L’ictus colpisce all’improvviso e non lascia tempo per pensare. Ogni minuto conta, bisogna agire velocemente e bene: per questo è di fondamentale importanza recarsi nel Centro Ictus più vicino, dove personale formato ed esperto è in grado di agire tempestivamente con le cure più appropriate. La simulazione di percorso all’interno dell’Ospedale,  serve proprio a individuare i passaggi in cui si perde tempo e predisporre le opportune soluzioni, al fine di ridurre al minimo il tempo “door to needle”, cioè il tempo che intercorre tra l’arrivo del paziente al  Pronto Soccorso e l’inizio della terapia trombolitica sistemica.

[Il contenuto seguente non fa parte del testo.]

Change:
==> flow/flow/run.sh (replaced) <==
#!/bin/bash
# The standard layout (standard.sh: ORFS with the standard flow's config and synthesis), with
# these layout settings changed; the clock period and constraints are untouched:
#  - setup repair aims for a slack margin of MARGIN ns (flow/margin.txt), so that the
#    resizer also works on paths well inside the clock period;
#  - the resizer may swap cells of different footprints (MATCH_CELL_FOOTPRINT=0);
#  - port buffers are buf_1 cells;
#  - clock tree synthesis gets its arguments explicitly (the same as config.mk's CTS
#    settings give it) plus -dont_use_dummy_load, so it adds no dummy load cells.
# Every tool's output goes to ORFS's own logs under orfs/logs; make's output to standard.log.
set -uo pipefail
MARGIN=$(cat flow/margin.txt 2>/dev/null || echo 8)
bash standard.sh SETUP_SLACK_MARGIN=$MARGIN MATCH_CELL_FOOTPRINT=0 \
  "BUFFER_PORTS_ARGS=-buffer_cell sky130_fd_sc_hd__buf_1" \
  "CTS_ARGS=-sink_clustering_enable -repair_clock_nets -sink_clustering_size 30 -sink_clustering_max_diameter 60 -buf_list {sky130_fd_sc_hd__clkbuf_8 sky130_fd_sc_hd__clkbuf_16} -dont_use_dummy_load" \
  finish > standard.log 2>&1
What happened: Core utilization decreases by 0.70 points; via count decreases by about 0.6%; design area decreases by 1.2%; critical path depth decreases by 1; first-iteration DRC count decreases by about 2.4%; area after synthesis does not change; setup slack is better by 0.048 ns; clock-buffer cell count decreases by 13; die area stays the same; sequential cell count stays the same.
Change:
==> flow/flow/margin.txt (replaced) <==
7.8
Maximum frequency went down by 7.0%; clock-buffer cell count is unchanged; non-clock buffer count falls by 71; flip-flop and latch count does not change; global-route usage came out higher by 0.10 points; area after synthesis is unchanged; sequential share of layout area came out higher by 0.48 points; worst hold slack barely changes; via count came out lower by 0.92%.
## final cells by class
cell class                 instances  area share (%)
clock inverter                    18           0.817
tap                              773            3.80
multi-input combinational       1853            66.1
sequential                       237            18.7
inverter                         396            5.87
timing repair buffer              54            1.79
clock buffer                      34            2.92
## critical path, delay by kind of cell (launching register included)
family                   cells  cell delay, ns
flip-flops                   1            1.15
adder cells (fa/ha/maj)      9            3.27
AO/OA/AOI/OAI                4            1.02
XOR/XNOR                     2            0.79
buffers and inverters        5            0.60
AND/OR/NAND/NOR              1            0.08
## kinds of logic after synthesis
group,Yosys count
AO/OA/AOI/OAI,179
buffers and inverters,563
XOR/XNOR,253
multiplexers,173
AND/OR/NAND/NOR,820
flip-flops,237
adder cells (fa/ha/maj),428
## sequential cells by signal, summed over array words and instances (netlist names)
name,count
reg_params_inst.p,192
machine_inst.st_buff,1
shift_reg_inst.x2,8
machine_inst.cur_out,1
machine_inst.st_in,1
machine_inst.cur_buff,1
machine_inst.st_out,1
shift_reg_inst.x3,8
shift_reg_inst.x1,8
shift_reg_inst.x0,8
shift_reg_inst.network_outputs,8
Background: an optimization exercise with open tools, aiming at a short achievable clock period and few clock cycles. Do not read the settings as production practice.
Function was checked by simulation only, so behaviour that the tests miss may differ from the original.
Power figures rest on the tool's default switching activity, not on a simulated workload.

// smm
module smm #(parameter N = 12, parameter LN = 4)
          (input clk, reset,
           input [7:0] readdata,
           output we,
           output [15:0] address,
           output [7:0] writedata);
  reg s_f, s_hi, s_lo, s_ld, s_st;
  reg k_ld, k_st;           
  reg [4:0] kj;             
  reg [15:0] PC;            
  reg [15:0] A;             
  reg [7:0] H;              
  reg [7:0] AC, R;
  reg zq;                   
  reg we_q;
  reg hq;                   
  reg [4:0] kq;             
  reg [15:0] tq;            
  reg hzq;                  
  reg [N-1:0] RT;           
  reg [N-1:0] cv;
  reg [15:0] ctag [0:N-1];
  reg [22:0] cdat [0:N-1];  
  reg [LN-1:0] ptr;
  reg [N-1:0] R1, R3;       
  reg [N*N-1:0] ST;         
  reg [N*N-1:0] SI;         
  reg [N-1:0] INV;          
  reg [15:0] PC1, PC3;      
  function [15:0] add16(input [15:0] a, b, input cin);
    reg [15:0] g, p, pp;
    integer k, s;
    begin
      g = a & b;
      p = a ^ b;
      pp = p;
      g[0] = g[0] | (p[0] & cin);
      for (s = 1; s < 16; s = s * 2)
        for (k = 15; k >= s; k = k - 1) begin
          g[k] = g[k] | (pp[k] & g[k-s]);
          pp[k] = pp[k] & pp[k-s];
        end
      add16 = p ^ {g[14:0], cin};
    end
  endfunction
  wire [7:0] op = readdata;
  wire valid = (op[7:4] == 4'h0);
  wire z = zq;
  wire o_ld = valid & (op[3:0] == 4'h1);
  wire o_st = valid & (op[3:0] == 4'h2);
  wire o_jp = valid & (op[3:0] == 4'h5);
  wire o_jz = valid & (op[3:0] == 4'h6);
  wire o_jn = valid & (op[3:0] == 4'h7);
  ...
clock: 5.0 ns
lec_check: 0
cap_margin: 20
core_margin: 2
core_utilization: 50
place_density: 0.65
setup_slack_margin: 2.0
slew_margin: 20
synth_hierarchical: 1
tns_end_percent: 100
run.sh (not shown) runs the stock make flow with config.mk's settings and CLKGATE_MAP_FILE= SYNTH_SCRIPT=/design/flow/synth_recipe.tcl, a recipe that flattens the netlist after the stock synthesis.
Testbench counts at the start, summed over its fixed seeds: cycles 46,810.
Next try:
--- a/flow/design.v
+++ b/flow/design.v
@@ -107,28 +107,28 @@
   wire [15:0] a3 = (h3 & d3[21]) ? d3[15:0] : PC3;
   wire [15:0] at = (ht & dt[21]) ? dt[15:0] : tq;
   wire sel_t = s_f & hq & c_tk;
   wire sel_1 = s_f & ~hq & ~nt;
   wire lhit = sel_t ? ht : (sel_1 ? h1 : h3);
   wire [22:0] ldat = sel_t ? dt : (sel_1 ? d1 : d3);
   wire [N-1:0] rtn = sel_t ? tt : (sel_1 ? t1 : t3);
   wire [N-1:0] invc = sel_t ? it : (sel_1 ? i1 : i3);
   wire [15:0] anext = sel_t ? at : (sel_1 ? a1 : a3);
   wire [15:0] npc = sel_t ? tq : (sel_1 ? PC1 : PC3);
   wire [N-1:0] q_t1, q_t3, q_p2, q_p3, q_p4, q_p6;
-  smm_cmp #(N) ct1(.tags(tags), .a(add16(tq, 16'd1, 1'b0)), .m(q_t1));
-  smm_cmp #(N) ct3(.tags(tags), .a(add16(tq, 16'd3, 1'b0)), .m(q_t3));
-  smm_cmp #(N) cp2(.tags(tags), .a(add16(PC, 16'd2, 1'b0)), .m(q_p2));
+  smm_jcmp #(N, 1) ct1(.tags(tags), .h(tq[15:8]), .l(tq[7:0]), .m(q_t1));
+  smm_jcmp #(N, 3) ct3(.tags(tags), .h(tq[15:8]), .l(tq[7:0]), .m(q_t3));
+  smm_jcmp #(N, 2) cp2(.tags(tags), .h(PC[15:8]), .l(PC[7:0]), .m(q_p2));
   smm_cmp #(N) cp3(.tags(tags), .a(PC3), .m(q_p3));
-  smm_cmp #(N) cp4(.tags(tags), .a(PC4), .m(q_p4));
-  smm_cmp #(N) cp6(.tags(tags), .a(add16(PC, 16'd6, 1'b0)), .m(q_p6));
+  smm_jcmp #(N, 4) cp4(.tags(tags), .h(PC[15:8]), .l(PC[7:0]), .m(q_p4));
+  smm_jcmp #(N, 6) cp6(.tags(tags), .h(PC[15:8]), .l(PC[7:0]), .m(q_p6));
   wire r_1 = s_f & ~hq & simple;
   wire r_w = (s_f & ~hq & three) | s_hi | s_lo;
   wire [N-1:0] fmask = s_lo ? ~({{(N-1){1'b0}}, 1'b1} << ptr) : {N{1'b1}};
   wire [N-1:0] r1n = (sel_t ? q_t1 : (r_1 ? q_p2 : q_p4)) & fmask;
   wire [N-1:0] r3n = (sel_t ? q_t3 : (r_1 ? q_p4 : (r_w ? q_p3 : q_p6))) & fmask;
   wire use_l = (s_f & (hq | simple | nt)) | s_ld | s_st;
   wire fill = s_lo;
   wire [15:0] jt = {H, readdata};
   wire [7:0] H1 = H + 8'd1;
   wire [8:0] jl1 = {1'b0, readdata} + 9'd1;
   wire [8:0] jl3 = {1'b0, readdata} + 9'd3;
@@ -141,23 +141,23 @@
   wire [15:0] PC2 = add16(PC, 16'd2, 1'b0);
   wire [15:0] PC4 = add16(PC, 16'd4, 1'b0);
   wire [15:0] PC5 = add16(PC, 16'd5, 1'b0);
   wire hzf = k_st & ((jt == PC3) | (jt == PC4) | (jt == PC5));
   wire [N-1:0] q_j1, q_j3;
   smm_jcmp #(N, 1) cj1(.tags(tags), .h(H), .l(readdata), .m(q_j1));
   smm_jcmp #(N, 3) cj3(.tags(tags), .h(H), .l(readdata), .m(q_j3));
   wire [N-1:0] wrow, c0, c1, c2;
   smm_wcmp #(N) cw(.tags(tags), .h(H), .l(readdata), .m(wrow));
   smm_cmp #(N) cc0(.tags(addrs), .a(PC), .m(c0));
   smm_cmp #(N) cc1(.tags(addrs), .a(PC1), .m(c1));
-  smm_cmp #(N) cc2(.tags(addrs), .a(PC2), .m(c2));
+  smm_jcmp #(N, 2) cc2(.tags(addrs), .h(PC[15:8]), .l(PC[7:0]), .m(c2));
   wire [N-1:0] wcol = c0 | c1 | c2;
   wire wself = (jt == PC) | (jt == PC1) | (jt == PC2);
   reg [N-1:0] cvn;
   integer i, j;
   always @(*)
     for (i = 0; i < N; i = i + 1)
       cvn[i] = (fill & (ptr == i)) | (cv[i] & ~(we_q & INV[i]));
   wire [N-1:0] pmask = {{(N-1){1'b0}}, 1'b1} << ptr;
   wire [N-1:0] invs = (wrow & ~pmask) | (wself ? pmask : {N{1'b0}});
   always @(posedge clk, posedge reset)
     if (reset) begin
Effect:
- critical path depth went down by 4
- die area rose by 14%
- power is higher by 5.0%
- worst setup slack improved by 0.098 ns
- maximum frequency rises by 2.8%
Testbench counts after the change, summed over its fixed seeds: cycles 46,810.

==> what the ideal ports hide <==
No port has a modelled driver above. Below, the same layouts with a new extraction and two added sets of constraints. Step 1: set_driving_cell puts a clkbuf_16 on clk and a buf_2 on each other input, an assumption about the parent block. Step 2, shift: input delay + t, output delay - t, t = (earliest + latest rising clock arrival at the registers) / 2. This alone moves slack from input paths to output paths. Three values: ideal, step 1, step 2; two values: the first two.
run	t, ns	slack for setup (ns)	worst setup path at the end
the first run	0.990	1.396 / 1.396 / 0.622	input to register
the second run	1.010	1.494 / 1.384 / 0.374	input to register
After both steps setup and hold are still met in every run listed. The setup slack of the second run, which loses most, moves by -0.110 ns with the drivers and by -1.120 ns with both steps.
Background: an optimization exercise with open tools, aiming at small area. Do not read the settings as production practice. In this exercise RTL edits were held to simulation tests only and were not proved equivalent to the original.

## mac
module mac(clk, a, b, c, op, z);
  input         clk;
  input  [31:0] a;
  input  [31:0] b;
  input  [31:0] c;
  input         op;
  output [31:0] z;
  function [4:0] lzc24;
    input [23:0] x;
    integer i;
    begin
      lzc24 = 5'd24;
      for (i = 0; i < 24; i = i + 1)
        if (x[i]) lzc24 = 5'd23 - i[4:0];
    end
  endfunction
  function [4:0] tzc24;
    input [23:0] x;
    integer i;
    begin
      tzc24 = 5'd24;
      for (i = 23; i >= 0; i = i - 1)
        if (x[i]) tzc24 = i[4:0];
    end
  endfunction
  function [5:0] rip6;
    input [5:0] x, y;
    input ci;
    integer i;
    reg k;
    begin
      k = ci;
      for (i = 0; i < 6; i = i + 1) begin
        rip6[i] = x[i] ^ y[i] ^ k;
        k = (x[i] & y[i]) | (k & (x[i] ^ y[i]));
      end
    end
  endfunction
  function [7:0] rip8;
    input [7:0] x, y;
    input ci;
    integer i;
    reg k;
    begin
      k = ci;
      for (i = 0; i < 8; i = i + 1) begin
        rip8[i] = x[i] ^ y[i] ^ k;
        k = (x[i] & y[i]) | (k & (x[i] ^ y[i]));
      end
    end
  endfunction
  function [9:0] rip10;
    input [9:0] x, y;
    input ci;
    integer i;
    reg k;
    begin
      k = ci;
      for (i = 0; i < 10; i = i + 1) begin
  ...
For scale: about 580 flip-flops, roughly 130 I/O pins, ~0.040 sq mm of cells after synthesis.
Settings: LEC_CHECK=0, CAP_MARGIN=20, CORE_MARGIN=2, CORE_UTILIZATION=40, CTS_BUF_LIST=sky130_fd_sc_hd__clkbuf_8, CTS_CLUSTER_SIZE=30, GPL_TIMING_DRIVEN=0, SLEW_MARGIN=20, SYNTH_HIERARCHICAL=1, SYNTH_MINIMUM_KEEP_SIZE=0; clock period 13.0 ns.
run.sh (not shown) runs the stock make flow with config.mk's settings and CLKGATE_MAP_FILE= SYNTH_SCRIPT=/design/flow/synth_recipe.tcl, a recipe that flattens the netlist after the stock synthesis.
Rerun with:
ABC_AREA = 1   (was unset)
GPL_TIMING_DRIVEN = unset   (was 0)
Effect: Hold slack is better by 8.8 ps. Global-route usage decreases by 2.4 points. Final area decreases by a few percent. Final cell count increases by roughly a tenth. Clock-buffer cell count increases by 4. Synthesized area stays flat. Sequential share of layout area increases by 0.57 points.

Alla simulazione hanno partecipato le Unità Operative di Neurologia, Pronto Soccorso e Radiologia, le tappe fondamentali del percorso del paziente con ictus. «A oggi – afferma il dott. Antonello Giordano, referente della Neurologia-Stroke Unit al P. O. R. Guzzardi di Vittoria – la nostra Stroke Unit ha effettuato 74 Trombolisi Sistemiche per la cura dell’ictus cerebrale ischemico. Le previsioni per fine anno sono di raggiungere quota 80, con una copertura del 100% del territorio della ASP, come indicato dal documento di riferimento Regionale sulla Rete Ictus. Adesso è necessario ridurre i tempi di presa in carico del paziente da parte del PS (per questo è già in atto un percorso condiviso ASP di Ragusa/118) e migliorare i tempi intraospedalieri di gestione del paziente con ictus». La progettualità della Direzione Strategica dell’ASP è di effettuare la terapia trombolitica anche negli ospedali di Ragusa e Modica, con la formazione del personale coinvolto e l’attuazione di  analoghe simulazioni. Sarà sviluppato un sistema di collegamento in telemedicina tra i tre presidi ospedalieri, a supporto della gestione del paziente con ictus nella fase iperacuta,  per garantire le stesse opportunità di accesso alle cure a tutti i cittadini del territorio afferente all’ASP.